» **DATA FOR ANALYSIS**
==> src/rtl/spi_rx_fifo.sv <==
// SPI receive path: deserialises MISO into DATA_W-bit words and queues them in a
// DEPTH-entry first-word-fall-through FIFO with full/empty/level/overrun status.
module spi_rx_fifo #(
  parameter  int DATA_W = 8,
  parameter  int DEPTH  = 4,
  localparam int AW     = $clog2(DEPTH)
) (
  input  logic              PCLK,
  input  logic              PRESETn,
  input  logic              CS_ACTIVE,
  input  logic              SAMPLE_STB,
  input  logic              MISO,
  input  logic              LSB_FIRST,
  input  logic              RD_EN,
  input  logic              OVR_CLR,
  output logic [DATA_W-1:0] RD_DATA,
  output logic              RXFIFO_FULL,
  output logic              RXFIFO_EMPTY,
  output logic [AW:0]       RX_LEVEL,
  output logic              RX_OVERRUN
);

  localparam int CW = (DATA_W > 1) ? $clog2(DATA_W) : 1;
  localparam logic [CW-1:0] LAST_BIT = CW'(DATA_W - 1);

  typedef enum logic {IDLE, SHIFT} state_e;

  state_e            state_q, state_d;
  logic [CW-1:0]     cnt_q, cnt_d;
  logic [DATA_W-1:0] shreg_q, shreg_d;
  logic [AW:0]       wr_ptr_q, wr_ptr_d;
  logic [AW:0]       rd_ptr_q, rd_ptr_d;
  logic              ovr_q, ovr_d;
  logic [DATA_W-1:0] mem [DEPTH];

  logic              strobe;
  logic              word_done;
  logic [DATA_W-1:0] push_word;
  logic              full, empty, push, pop, drop;

  function automatic logic [DATA_W-1:0] shift_in(input logic [DATA_W-1:0] cur,
                                                 input logic              bit_in,
                                                 input logic              lsb_first);
    logic [DATA_W-1:0] nxt;
    if (lsb_first) nxt = {bit_in, cur[DATA_W-1:1]};
    else           nxt = {cur[DATA_W-2:0], bit_in};
    return nxt;
  endfunction

  // Deserialiser: strobes only count while CS is asserted; dropping CS discards the partial word
  always_comb begin
    state_d   = state_q;
    cnt_d     = cnt_q;
    shreg_d   = shreg_q;
    push_word = shreg_q;
    word_done = 1'b0;
    strobe    = SAMPLE_STB & CS_ACTIVE;

    case (state_q)
      IDLE:    if (CS_ACTIVE)  state_d = SHIFT;
      SHIFT:   if (!CS_ACTIVE) state_d = IDLE;
      default: state_d = IDLE;
    endcase

    if (!CS_ACTIVE) begin
      cnt_d   = '0;
      shreg_d = '0;
    end else if (strobe) begin
      push_word = shift_in(shreg_q, MISO, LSB_FIRST);
      shreg_d   = push_word;
      if (cnt_q == LAST_BIT) begin
        word_done = 1'b1;
        cnt_d     = '0;
      end else begin
        cnt_d = cnt_q + 1'b1;
      end
    end
  end

  // FIFO control: a full FIFO still accepts a word when a pop frees the slot in the same cycle
  always_comb begin
    full     = (wr_ptr_q[AW] != rd_ptr_q[AW]) && (wr_ptr_q[AW-1:0] == rd_ptr_q[AW-1:0]);
    empty    = (wr_ptr_q == rd_ptr_q);
    pop      = RD_EN & ~empty;
    push     = word_done & (~full | RD_EN);
    drop     = word_done & full & ~RD_EN;
    wr_ptr_d = wr_ptr_q + {{AW{1'b0}}, push};
    rd_ptr_d = rd_ptr_q + {{AW{1'b0}}, pop};
    if (drop)         ovr_d = 1'b1;
    else if (OVR_CLR) ovr_d = 1'b0;
    else              ovr_d = ovr_q;
  end

  always_ff @(posedge PCLK) begin
    if (!PRESETn) begin
      state_q  <= IDLE;
      cnt_q    <= '0;
      shreg_q  <= '0;
      wr_ptr_q <= '0;
      rd_ptr_q <= '0;
      ovr_q    <= 1'b0;
    end else begin
      state_q  <= state_d;
      cnt_q    <= cnt_d;
      shreg_q  <= shreg_d;
      wr_ptr_q <= wr_ptr_d;
      rd_ptr_q <= rd_ptr_d;
      ovr_q    <= ovr_d;
    end
  end

  // Storage holds data only; validity comes from the pointers, so it needs no reset
  always_ff @(posedge PCLK) begin
    if (PRESETn && push) mem[wr_ptr_q[AW-1:0]] <= push_word;
  end

  assign RD_DATA      = empty ? '0 : mem[rd_ptr_q[AW-1:0]];
  assign RXFIFO_FULL  = full;
  assign RXFIFO_EMPTY = empty;
  assign RX_LEVEL     = wr_ptr_q - rd_ptr_q;
  assign RX_OVERRUN   = ovr_q;

endmodule

==> config.mk <==
export PLATFORM = sky130hd
export DESIGN_NAME = spi_rx_fifo
export DESIGN_NICKNAME = d
export VERILOG_FILES = /design/src/rtl/spi_rx_fifo.sv
export SDC_FILE = /design/constraint.sdc
export NUM_CORES = 1
export LEC_CHECK = 0
export ABC_AREA = 1
export ABC_CLOCK_PERIOD_IN_PS = 1700
export CAP_MARGIN = 25
export CORE_UTILIZATION = 51
export DETAILED_ROUTE_END_ITERATION = 12
export PLACE_DENSITY_LB_ADDON = 0.3
export SYNTH_ARGS = -nofsm -noshare
export SYNTH_HDL_FRONTEND = slang
export SYNTH_SLANG_ARGS = --single-unit
==> constraint.sdc <==
create_clock -name PCLK -period 1.7 [get_ports PCLK]
set_input_delay 0.34 -clock PCLK [delete_from_list [all_inputs] [get_ports PCLK]]
set_output_delay 0.34 -clock PCLK [all_outputs]
set_load 0.05 [all_outputs]
* Word-level counts from Yosys, hierarchy flattened
Memories as Yosys holds them, arrays and structs flattened. A register that Yosys moved wholly into a read port is not among the register bits. Index checks and enable logic that the tools add are counted.
Cells by class: $add $sub $neg 4, equal/unequal tests 4, mux-type cells 13, bitwise operators 9, reductions and logical operators 4
Operators with widths (count):
- $mux W8 | 4
- $mux W1 | 7
- $add A3 B1 Y3 | 2
- $and A1 B1 Y1 | 5
- $add A3 B1 Y3 const B | 1
- $eq A3 B3 Y1 | 1
- $eq A3 B3 Y1 const B | 1
- $mux W3 | 1
- $not A1 Y1 | 3
- $sub A3 B3 Y3 | 1
- $eq A2 B2 Y1 | 1
- $logic_and A1 B1 Y1 | 2
- $mux W2 | 1
- $reduce_and A2 Y1 | 1
- $reduce_bool A2 Y1 | 1
- $ne A1 B1 Y1 | 1
- $or A1 B1 Y1 | 1
Storage, ports and cells: flip-flop bits (word level) 18, memory bits (writable) 32, output and inout bits 14, logic and storage cells 40, memories kept 1
Memories:
- mem | words 4, width 8, read ports 1, clocked after Yosys merged registers in 1, write ports 1, line 34 | logic [DATA_W-1:0] mem [DEPTH];

* Logic depth before layout (Yosys ltp)
depth in word-level cells 8, gate-level depth with buffers 12, gate-level depth less buffers 11

* Worst setup path after synthesis
No wires, ideal clock.
kind register to output, start register rd_ptr_q[1], end output port RD_DATA[0], arrival time 1.903 ns, slack -0.543 ns, stages on the path, launching flop included 7, path buffers 1, cells stage by stage dfxtp_1 > buf_4 > inv_2 > ha_1 > nand2_1 > nor2_4 > a21oi_1
On the way: cells in the longest elaborated chain, start to end 2
Ends and longest elaborated chain:
- start, declared | line 32 | logic [AW:0] rd_ptr_q, rd_ptr_d;
- start signal, assigned | line 107 | rd_ptr_q <= rd_ptr_d;
- $eq A3 B3 Y1 | line 83 | empty = (wr_ptr_q == rd_ptr_q);
- net RXFIFO_EMPTY | line 18 | output logic RXFIFO_EMPTY,
- $mux W8 | line 117 | assign RD_DATA = empty ? '0 : mem[rd_ptr_q[AW-1:0]];
- end, declared | line 16 | output logic [DATA_W-1:0] RD_DATA,
The timed path passes the listed nets, and every way through them passes these cells.

* Worst setup path after layout
start register rd_ptr_q[1], end output port RD_DATA[6]
On the way: cells in the longest elaborated chain, start to end 2
Ends and longest elaborated chain (line):
- $eq A3 B3 Y1 | 83
- $mux W8 | 117
Every way passes these cells.

==> results.cfg <==
[power]
p_switching_mw = 0.460
cell_internal_pwr_mw = 1.91
clkPwrFrac_pct = 41.9
seqPwrFrac_pct = 54.2
power_mw = 2.37
powerDensity_mw_per_mm2 = 706
peakVddDrop_mv = 0.686
p_comb_share_pct = 3.9
sw_frac_of_total_pct = 19.4
p_leak_nw = 1.31

[drt]
avgViaCountPerCell = 5.23
wl_per_cell_um = 15.1
ant_nets = 0
via_count = 1767
drc = 0
drt-initial-drc-count = 112
wl_um = 5090
dr.pass1.iters = 4

[critical_path]
arrival_ns = 1.56
startpoint_type = flip-flop
path_class = flip-flop to output port
crit_required_ns = 1.36
end_kind = output port
crit_path_max_fanout = 9

[clocking]
cts_hold_buf = 0
cts_made_buffers = 5
clock_latency_ns = 0.31
cts.htree.levels = 2
clock-sinks = 50
clk_pin_slew_worst_paths_ns = 0.09
clock_path_buffers = 2
cts_tree = done
root_buffer = clkbuf_8

[timing]
fin_ws_ns = -0.205
fin_skew_ns = 0.00460
drv_slew = 0
finalHoldViolCount = 0
rsz0062_at_grt = true
worst_pin_slew_ns = 0.268
period_minus_slack_ns = 1.90
fin_tns_setup_ns = -3.40
timing.final.crit_share_pct = 112
relSlewSlack_pct = 82.2
setup-violations-final = 46
max_freq_mhz = 525

[grt]
grt_first_pass_wirelength_um = 8350
grt_max_degree = 19
grt_overflow = 0
antenna_found_initial = 0
track_usage_pct = 22.3
grt_pass1_vias = 1815

[die]
fp.coreArea_sq_mm = 0.00441
die_y_um = 70.2
rows = 24
num_io_pins = 22
initial_utilization_pct = 53.7
die_w_um = 70.2
die_area_sq_mm = 0.00493

[synth]
ys_types = 28
ys_warn_count = 0
synth_nets = 248
yosysSeqAreaShare_pct = 55.7
syn_area_sq_mm = 0.00237
ys_seq_elements = 50
synthCells = 231
syn_avg_cell_area_sq_um = 10.3

[finish]
nFillCells = 255
area_growth_pct = 41.7
final_core_util_pct = 76.1
mostFrequentLayoutCell = nand2_1
layout-drive-gt1-share_pct = 43.7
nNetsFinal = 302
final_area_sq_mm = 0.00336
mostFrequentLayoutCells = 39 x nand2_1, 32 x edfxtp_1, 26 x nor2_1, 26 x buf_4, 18 x buf_12
diodes = 0

[outcome]
violations = negative setup slack
status = finished, violations left

[place]
hpwl_um = 3240
placed_area_sq_mm = 0.00306
gp_congestion = 0.819
io_buffer_count = 21
dp_slack_ns = -0.119

[job]
maxCapViolCount = 0

[hold_path]
hp-class = flip-flop to flip-flop
per-layer routing:
metal  track usage, %  part of all wire, %  up-vias
li1                 -                    -      869
met1             28.1                   43      823
met2             36.1                   50       60
met3             5.19                  4.1       15
met4             10.4                  3.0        0
met5                0                    0        -
power by group through the flow:
stage	clock network (mW)	registers, mW	logic [mW]
CTS	1.00	1.29	0.0918
global placement	0	1.32	0.0895
detailed placement	0	1.32	0.0912
finish	0.994	1.29	0.0922
global route	1.05	1.29	0.101
floorplan	0	1.32	0.0470
timing repair:
item                                   4_1_cts  5_1_grt
endpoints found under the hold margin        0        0
pin swaps                                    1        4
setup buffers                                1        2
resized for setup                           24       15
setup endpoints to repair                   14       47
state kept, by name, summed over array words and instances, names as in the netlist:
name        flops
RX_OVERRUN      1
cnt_q           3
mem            32
rd_ptr_q        3
shreg_q         8
wr_ptr_q        3
critical path, stage by stage (launching register included):
cell	delay [ns]
dfxtp_4	0.39
inv_6	0.04
ha_4	0.26
nand2_4	0.06
nor2_4	0.13
buf_12	0.17
a21oi_2	0.06
buf_12	0.15
final timing paths:
check | start | end | slack, ns | cells past startpoint
worst max register to register | rd_ptr_q[1]$_SDFF_PN0_ | wr_ptr_q[2]$_SDFF_PN0_ | -0.14 | 12
worst max-delay path | rd_ptr_q[1]$_SDFF_PN0_ | RD_DATA[6] | -0.20 | 7
worst min register to register | cnt_q[1]$_SDFFE_PN0N_ | cnt_q[1]$_SDFFE_PN0N_ | 0.49 | 2
worst min-delay path | cnt_q[1]$_SDFFE_PN0N_ | cnt_q[1]$_SDFFE_PN0N_ | 0.49 | 2
metrics by stage:
step | hold WS, ns | std cells
floorplan | 0.433 | 231
global placement | 0.455 | 327
detailed placement | 0.472 | 327
CTS | 0.484 | 336
global route | 0.514 | 338
finish | 0.490 | 338
final cells by class:
| class | instances | area, sq um | area share [%] |
|---|---|---|---|
| flip-flops and latches | 50 | 1330 | 39.6 |
| multi-input cells | 150 | 1070 | 31.8 |
| repair buffers | 54 | 659 | 19.6 |
| inverters | 24 | 97.6 | 2.90 |
| clock buffers | 5 | 68.8 | 2.05 |
| clock inverters | 3 | 68.8 | 2.05 |
| well taps | 52 | 65.1 | 1.94 |
synthesized netlist by cell type (all sizes together):
master / number / area [sq um]
xnor2: 2 / 17.5
a21oi: 20 / 134
nor3: 2 / 10.0
nor2: 44 / 220
ha: 8 / 100
xor2: 1 / 8.76
nand4: 1 / 6.26
o211ai: 5 / 62.6
nand3: 3 / 32.5
edfxtp: 32 / 961
buf: 7 / 73.8
dfxtp: 18 / 360
fa: 1 / 20.0
nand2: 44 / 180
o21ai: 19 / 95.1
inv: 24 / 90.1
kinds of logic (layout without fill, tap and decap cells):
logic type	count (synthesis)	count (layout)	synth area share, %
xor+xnor	3	3	1.11
buf+inv	31	86	6.91
compound gates	44	44	12.3
fa+ha+maj	9	9	5.06
flops	50	50	55.7
simple gates	94	94	18.9
(Power assumes the default switching activity.)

» **PROBLEM DESCRIPTION**
Restate word for word the entries above, starting at the line with "master / number / area [sq um]" and ending at the line with "kinds of logic", inclusive, and no others.

» **RESPONSE TO THIS EXERCISE**
master / number / area [sq um]
xnor2: 2 / 17.5
a21oi: 20 / 134
nor3: 2 / 10.0
nor2: 44 / 220
ha: 8 / 100
xor2: 1 / 8.76
nand4: 1 / 6.26
o211ai: 5 / 62.6
nand3: 3 / 32.5
edfxtp: 32 / 961
buf: 7 / 73.8
dfxtp: 18 / 360
fa: 1 / 20.0
nand2: 44 / 180
o21ai: 19 / 95.1
inv: 24 / 90.1
kinds of logic (layout without fill, tap and decap cells):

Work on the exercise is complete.